Across sectors, things will get worse as more and more foreign companies flee Russia, said David Cortright, director of the Global Policy Initiative at the University of Notre Dame’s Kroc Institute for International Peace Studies.
“There is very little they (Russians) can do to boost domestic production in the industrial and high-tech sectors that matter most,” Cortright told Al Jazeera.
So why has Moscow failed to do better at building domestic industries since 2014?
“Russia’s approach to the policy of import substitution is akin to the Soviet approach — a centralised and top-down policy which doesn’t take into account the complexity of the problem,” Shagina said.
Such a strategy, which puts bureaucrats and politicians in charge of tasks that need subject experts, has led to officials employing dubious methods to bump up imports on paper. Kamil Galeev, a fellow at the Wilson Center, has pointed to one glaring instance where tractor kits were purchased from the Czech Republic, assembled in Russia, and passed off as examples of import substitution.
“With the high level of corruption, current Russian institutional settings make it highly unlikely to achieve any meaningful breakthroughs,” Davydov said.
Russia may be able to use workarounds to overcome some of the shortcomings of its domestic industry. In 2020, 57 percent of its semiconductor imports — worth $249m — came from China, which might not follow US measures against Moscow unless it fears secondary sanctions.
Moscow could also try to reroute the import of Western goods through countries that have not sanctioned Russia — as has already been happening in some sectors.
A study by the Moscow-based National Rating Agency found that Russia pivoted to Chile for fish supplies in 2020, at the same time that the South American country tripled its imports of Norwegian seafood. That year, China sharply increased its exports of vegetables to Russia while itself upping imports of vegetables three-fold from the European Union. And Ecuador became a prime source of fruits for Russia, while increasing its own import of fruits from the European Union seven-fold.

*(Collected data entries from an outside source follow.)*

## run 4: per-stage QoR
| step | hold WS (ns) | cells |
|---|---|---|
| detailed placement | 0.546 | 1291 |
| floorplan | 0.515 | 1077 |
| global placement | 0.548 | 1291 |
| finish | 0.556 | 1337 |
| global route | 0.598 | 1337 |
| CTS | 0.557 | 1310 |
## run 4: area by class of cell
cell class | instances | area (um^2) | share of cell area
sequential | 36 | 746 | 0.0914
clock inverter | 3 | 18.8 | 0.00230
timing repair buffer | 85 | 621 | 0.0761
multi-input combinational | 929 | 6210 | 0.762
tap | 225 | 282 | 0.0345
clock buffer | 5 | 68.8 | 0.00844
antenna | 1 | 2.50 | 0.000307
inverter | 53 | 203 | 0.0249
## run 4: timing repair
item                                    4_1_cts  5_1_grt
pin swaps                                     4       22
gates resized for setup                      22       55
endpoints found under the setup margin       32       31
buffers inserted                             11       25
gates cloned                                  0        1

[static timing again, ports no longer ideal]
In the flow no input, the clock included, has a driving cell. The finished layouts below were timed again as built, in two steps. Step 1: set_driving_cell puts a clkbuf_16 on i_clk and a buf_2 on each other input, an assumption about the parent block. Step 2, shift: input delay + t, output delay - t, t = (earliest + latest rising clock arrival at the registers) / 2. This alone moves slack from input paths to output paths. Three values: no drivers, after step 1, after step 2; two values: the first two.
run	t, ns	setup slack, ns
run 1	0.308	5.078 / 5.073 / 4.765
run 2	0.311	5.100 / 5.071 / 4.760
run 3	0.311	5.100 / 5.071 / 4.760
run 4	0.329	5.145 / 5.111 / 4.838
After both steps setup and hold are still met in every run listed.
From an optimization exercise on the open Yosys and OpenROAD flow, aimed at a short achievable clock period and few clock cycles; shortcuts taken in it are not production practice. RTL that was checked went through simulation tests only; none was proved equivalent to the original. The RTL of run 1 was laid out without a check of its function. Power and IR drop assume default switching activity.

### design/flow/config.mk
export PLATFORM = sky130hd
export DESIGN_NAME = riscv_single_cycle
export DESIGN_NICKNAME = riscv_single_cycle
export VERILOG_FILES = /design/flow/design.v
export SDC_FILE = /design/flow/constraint.sdc
export NUM_CORES = 4
export LEC_CHECK = 0
export ABC_CLOCK_PERIOD_IN_PS = 2500
export CAP_MARGIN = 20
export CORE_MARGIN = 2
export CORE_UTILIZATION = 40
export CTS_CLUSTER_DIAMETER = 60
export CTS_CLUSTER_SIZE = 30
export PLACE_DENSITY = 0.6
export SETUP_SLACK_MARGIN = 5
export SLEW_MARGIN = 20
export SYNTH_HIERARCHICAL = 1
export TNS_END_PERCENT = 100
### design/flow/constraint.sdc
create_clock -name core_clock -period 10.0 [get_ports {clk}]
set_input_delay 2.0000 -clock core_clock [delete_from_list [all_inputs] [get_ports {clk}]]
set_output_delay 2.0000 -clock core_clock [all_outputs]
set_load 0.01 [all_outputs]
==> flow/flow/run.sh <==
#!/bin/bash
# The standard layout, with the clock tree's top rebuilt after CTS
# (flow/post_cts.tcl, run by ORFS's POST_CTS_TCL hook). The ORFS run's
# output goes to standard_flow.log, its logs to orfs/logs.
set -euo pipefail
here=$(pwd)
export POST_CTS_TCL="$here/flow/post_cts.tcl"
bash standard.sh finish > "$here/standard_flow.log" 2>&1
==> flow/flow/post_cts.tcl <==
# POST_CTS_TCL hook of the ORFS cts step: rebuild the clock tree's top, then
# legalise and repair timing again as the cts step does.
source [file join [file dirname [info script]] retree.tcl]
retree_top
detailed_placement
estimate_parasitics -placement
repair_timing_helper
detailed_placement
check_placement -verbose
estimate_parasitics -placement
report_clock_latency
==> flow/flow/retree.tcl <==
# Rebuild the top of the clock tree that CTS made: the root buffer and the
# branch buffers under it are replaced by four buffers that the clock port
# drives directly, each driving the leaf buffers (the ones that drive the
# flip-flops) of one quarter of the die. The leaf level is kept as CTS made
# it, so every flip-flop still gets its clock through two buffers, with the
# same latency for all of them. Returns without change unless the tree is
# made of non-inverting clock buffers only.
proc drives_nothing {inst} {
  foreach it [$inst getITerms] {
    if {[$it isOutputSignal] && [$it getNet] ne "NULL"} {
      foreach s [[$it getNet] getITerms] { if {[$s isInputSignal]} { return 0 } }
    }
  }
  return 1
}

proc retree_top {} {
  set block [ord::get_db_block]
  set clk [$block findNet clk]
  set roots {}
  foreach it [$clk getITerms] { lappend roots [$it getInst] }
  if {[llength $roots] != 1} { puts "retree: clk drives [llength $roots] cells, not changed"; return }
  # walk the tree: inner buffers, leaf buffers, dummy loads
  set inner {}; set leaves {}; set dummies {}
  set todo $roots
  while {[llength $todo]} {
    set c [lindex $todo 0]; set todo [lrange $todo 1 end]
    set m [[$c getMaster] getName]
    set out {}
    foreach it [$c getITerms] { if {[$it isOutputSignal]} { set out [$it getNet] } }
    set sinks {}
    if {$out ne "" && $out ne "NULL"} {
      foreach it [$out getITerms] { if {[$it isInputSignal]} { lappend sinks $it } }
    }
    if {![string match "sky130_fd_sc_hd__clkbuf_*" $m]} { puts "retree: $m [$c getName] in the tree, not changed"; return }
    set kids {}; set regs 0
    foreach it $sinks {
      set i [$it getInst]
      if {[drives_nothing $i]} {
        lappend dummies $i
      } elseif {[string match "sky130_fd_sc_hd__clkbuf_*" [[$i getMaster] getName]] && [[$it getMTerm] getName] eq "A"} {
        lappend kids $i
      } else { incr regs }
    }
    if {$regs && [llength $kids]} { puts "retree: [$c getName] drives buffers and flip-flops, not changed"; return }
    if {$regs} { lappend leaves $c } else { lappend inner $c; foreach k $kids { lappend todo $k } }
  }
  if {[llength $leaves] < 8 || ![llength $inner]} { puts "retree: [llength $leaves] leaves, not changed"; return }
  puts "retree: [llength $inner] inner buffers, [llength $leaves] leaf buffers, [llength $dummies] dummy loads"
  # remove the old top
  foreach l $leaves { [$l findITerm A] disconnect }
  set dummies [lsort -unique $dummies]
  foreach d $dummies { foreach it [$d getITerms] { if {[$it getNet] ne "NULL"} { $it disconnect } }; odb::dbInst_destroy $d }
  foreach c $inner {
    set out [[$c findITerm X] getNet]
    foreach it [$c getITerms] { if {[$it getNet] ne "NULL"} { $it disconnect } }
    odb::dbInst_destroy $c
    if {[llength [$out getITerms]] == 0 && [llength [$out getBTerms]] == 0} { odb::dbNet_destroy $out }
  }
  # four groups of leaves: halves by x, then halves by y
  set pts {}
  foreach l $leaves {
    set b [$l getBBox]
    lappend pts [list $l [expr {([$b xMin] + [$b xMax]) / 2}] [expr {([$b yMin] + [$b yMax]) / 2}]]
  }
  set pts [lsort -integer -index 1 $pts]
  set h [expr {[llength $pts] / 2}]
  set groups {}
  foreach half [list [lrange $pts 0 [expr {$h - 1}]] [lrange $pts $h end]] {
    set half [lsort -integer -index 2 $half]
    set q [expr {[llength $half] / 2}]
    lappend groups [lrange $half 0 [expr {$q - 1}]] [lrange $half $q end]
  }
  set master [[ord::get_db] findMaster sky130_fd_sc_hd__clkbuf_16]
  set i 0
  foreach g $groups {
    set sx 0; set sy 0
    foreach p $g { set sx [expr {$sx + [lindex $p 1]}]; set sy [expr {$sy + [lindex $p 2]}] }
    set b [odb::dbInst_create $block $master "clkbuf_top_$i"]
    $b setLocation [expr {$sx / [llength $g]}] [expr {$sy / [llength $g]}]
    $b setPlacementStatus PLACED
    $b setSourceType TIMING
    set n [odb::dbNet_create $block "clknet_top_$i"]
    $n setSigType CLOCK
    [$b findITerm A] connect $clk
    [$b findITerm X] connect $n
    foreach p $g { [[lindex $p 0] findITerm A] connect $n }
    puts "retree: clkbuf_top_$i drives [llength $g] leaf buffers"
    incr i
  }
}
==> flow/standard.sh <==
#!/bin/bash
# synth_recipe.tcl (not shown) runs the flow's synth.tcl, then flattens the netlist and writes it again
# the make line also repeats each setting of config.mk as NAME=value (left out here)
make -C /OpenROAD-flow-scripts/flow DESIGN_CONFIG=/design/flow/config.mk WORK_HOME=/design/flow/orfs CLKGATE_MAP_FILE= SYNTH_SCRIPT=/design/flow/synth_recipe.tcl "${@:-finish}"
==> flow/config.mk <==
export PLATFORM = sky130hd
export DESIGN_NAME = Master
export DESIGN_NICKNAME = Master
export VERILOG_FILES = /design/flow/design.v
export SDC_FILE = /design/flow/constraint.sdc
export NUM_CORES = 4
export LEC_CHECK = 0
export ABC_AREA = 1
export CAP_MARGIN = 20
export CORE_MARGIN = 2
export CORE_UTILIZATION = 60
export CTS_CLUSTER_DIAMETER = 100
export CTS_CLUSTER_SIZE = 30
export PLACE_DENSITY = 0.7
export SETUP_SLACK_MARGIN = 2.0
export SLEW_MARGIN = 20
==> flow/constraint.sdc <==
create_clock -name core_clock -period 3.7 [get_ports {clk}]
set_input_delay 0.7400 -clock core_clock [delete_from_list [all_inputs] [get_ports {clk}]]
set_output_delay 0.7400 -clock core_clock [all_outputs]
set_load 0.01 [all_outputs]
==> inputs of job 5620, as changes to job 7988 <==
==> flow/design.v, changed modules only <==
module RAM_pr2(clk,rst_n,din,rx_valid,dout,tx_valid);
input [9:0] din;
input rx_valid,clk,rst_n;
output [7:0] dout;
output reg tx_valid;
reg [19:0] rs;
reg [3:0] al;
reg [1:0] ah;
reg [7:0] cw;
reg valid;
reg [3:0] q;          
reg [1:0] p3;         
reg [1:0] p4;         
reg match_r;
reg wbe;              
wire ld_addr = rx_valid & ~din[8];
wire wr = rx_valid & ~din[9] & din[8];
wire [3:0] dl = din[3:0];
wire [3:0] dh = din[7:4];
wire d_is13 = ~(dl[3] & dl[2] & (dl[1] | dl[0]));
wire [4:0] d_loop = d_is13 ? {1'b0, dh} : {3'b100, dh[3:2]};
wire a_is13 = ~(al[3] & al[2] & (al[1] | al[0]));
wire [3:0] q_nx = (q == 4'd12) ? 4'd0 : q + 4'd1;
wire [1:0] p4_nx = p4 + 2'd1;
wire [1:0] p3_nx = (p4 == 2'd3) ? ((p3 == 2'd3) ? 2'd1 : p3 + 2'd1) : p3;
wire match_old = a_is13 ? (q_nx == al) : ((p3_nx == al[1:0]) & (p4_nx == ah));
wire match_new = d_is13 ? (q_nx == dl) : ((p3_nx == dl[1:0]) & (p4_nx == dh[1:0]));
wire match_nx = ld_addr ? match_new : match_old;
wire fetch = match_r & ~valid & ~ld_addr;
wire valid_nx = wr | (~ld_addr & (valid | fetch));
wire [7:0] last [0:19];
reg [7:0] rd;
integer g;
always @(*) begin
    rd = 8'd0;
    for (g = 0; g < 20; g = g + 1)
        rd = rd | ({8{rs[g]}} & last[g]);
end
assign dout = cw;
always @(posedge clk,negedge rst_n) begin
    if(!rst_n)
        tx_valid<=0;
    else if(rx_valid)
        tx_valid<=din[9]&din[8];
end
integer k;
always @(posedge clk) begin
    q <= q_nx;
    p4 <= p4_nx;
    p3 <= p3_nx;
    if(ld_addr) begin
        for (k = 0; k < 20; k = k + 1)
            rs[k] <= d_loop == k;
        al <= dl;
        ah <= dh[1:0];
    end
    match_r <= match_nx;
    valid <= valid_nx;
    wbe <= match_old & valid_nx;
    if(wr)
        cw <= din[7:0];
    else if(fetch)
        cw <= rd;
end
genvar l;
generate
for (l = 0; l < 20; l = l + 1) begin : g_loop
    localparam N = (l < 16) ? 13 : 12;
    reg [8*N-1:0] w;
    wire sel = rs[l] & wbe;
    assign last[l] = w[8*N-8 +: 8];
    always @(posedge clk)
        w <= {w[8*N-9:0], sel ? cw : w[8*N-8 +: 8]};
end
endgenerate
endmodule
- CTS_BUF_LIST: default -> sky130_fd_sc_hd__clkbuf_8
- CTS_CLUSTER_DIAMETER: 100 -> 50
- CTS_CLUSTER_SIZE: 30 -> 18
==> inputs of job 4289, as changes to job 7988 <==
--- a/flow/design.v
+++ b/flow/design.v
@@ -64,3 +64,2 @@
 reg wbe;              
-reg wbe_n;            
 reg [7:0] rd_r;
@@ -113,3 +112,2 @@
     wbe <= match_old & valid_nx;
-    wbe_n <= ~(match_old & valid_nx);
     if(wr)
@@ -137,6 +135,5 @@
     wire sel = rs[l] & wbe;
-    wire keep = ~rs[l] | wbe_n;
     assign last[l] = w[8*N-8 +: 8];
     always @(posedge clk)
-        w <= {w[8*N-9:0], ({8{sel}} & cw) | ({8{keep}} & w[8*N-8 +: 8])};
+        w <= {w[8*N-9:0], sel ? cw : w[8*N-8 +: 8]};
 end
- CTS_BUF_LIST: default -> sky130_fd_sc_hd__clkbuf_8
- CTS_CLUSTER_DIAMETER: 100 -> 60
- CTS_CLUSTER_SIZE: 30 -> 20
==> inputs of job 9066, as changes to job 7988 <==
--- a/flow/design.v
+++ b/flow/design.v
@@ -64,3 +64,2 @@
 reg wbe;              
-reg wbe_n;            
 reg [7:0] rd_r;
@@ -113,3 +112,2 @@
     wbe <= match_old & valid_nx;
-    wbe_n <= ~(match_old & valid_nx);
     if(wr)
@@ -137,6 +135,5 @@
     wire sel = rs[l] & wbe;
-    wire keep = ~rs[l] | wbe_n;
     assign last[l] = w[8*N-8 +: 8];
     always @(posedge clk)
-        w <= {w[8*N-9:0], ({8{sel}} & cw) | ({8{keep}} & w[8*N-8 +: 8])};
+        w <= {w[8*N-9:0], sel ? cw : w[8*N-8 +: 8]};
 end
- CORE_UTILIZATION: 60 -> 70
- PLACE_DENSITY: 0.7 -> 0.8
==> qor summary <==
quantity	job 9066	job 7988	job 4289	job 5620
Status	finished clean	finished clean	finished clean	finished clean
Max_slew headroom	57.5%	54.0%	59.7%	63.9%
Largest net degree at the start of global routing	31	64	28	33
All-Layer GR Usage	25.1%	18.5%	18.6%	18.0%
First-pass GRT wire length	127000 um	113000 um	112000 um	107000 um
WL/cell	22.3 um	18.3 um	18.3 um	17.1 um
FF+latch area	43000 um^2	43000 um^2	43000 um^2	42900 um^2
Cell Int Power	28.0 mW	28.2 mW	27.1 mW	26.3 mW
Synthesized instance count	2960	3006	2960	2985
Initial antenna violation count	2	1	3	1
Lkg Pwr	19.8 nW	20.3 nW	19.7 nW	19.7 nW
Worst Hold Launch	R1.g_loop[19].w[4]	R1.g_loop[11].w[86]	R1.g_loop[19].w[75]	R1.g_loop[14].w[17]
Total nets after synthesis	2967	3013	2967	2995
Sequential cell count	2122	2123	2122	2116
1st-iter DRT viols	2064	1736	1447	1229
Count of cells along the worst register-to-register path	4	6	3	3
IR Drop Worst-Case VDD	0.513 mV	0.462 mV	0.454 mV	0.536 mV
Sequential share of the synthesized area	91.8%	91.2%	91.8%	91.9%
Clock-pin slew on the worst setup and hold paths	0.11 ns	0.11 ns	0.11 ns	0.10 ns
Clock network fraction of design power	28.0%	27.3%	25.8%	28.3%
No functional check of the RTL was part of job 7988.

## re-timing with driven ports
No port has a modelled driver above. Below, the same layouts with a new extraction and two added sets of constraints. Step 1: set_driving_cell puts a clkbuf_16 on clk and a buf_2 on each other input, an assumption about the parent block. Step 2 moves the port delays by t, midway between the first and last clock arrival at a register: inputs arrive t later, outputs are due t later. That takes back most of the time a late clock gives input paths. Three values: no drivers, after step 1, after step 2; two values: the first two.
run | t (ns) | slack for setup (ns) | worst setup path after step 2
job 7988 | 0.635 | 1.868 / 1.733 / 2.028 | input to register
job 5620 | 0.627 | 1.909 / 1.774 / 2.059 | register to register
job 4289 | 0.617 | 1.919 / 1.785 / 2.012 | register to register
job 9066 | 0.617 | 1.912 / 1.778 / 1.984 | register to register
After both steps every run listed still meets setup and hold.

But replicating this approach across the economy without drawing the attention of Western sanctions inspectors will not be easy, analysts say. Crucially, it would also represent an admission of failure — a meek reversal of the bulldozer bravado of past years.
Instead, the legacy of Russia’s import substitution programme will be “higher prices, lower product quality, and heavier state dependency in many sectors of the economy,” Davydov said.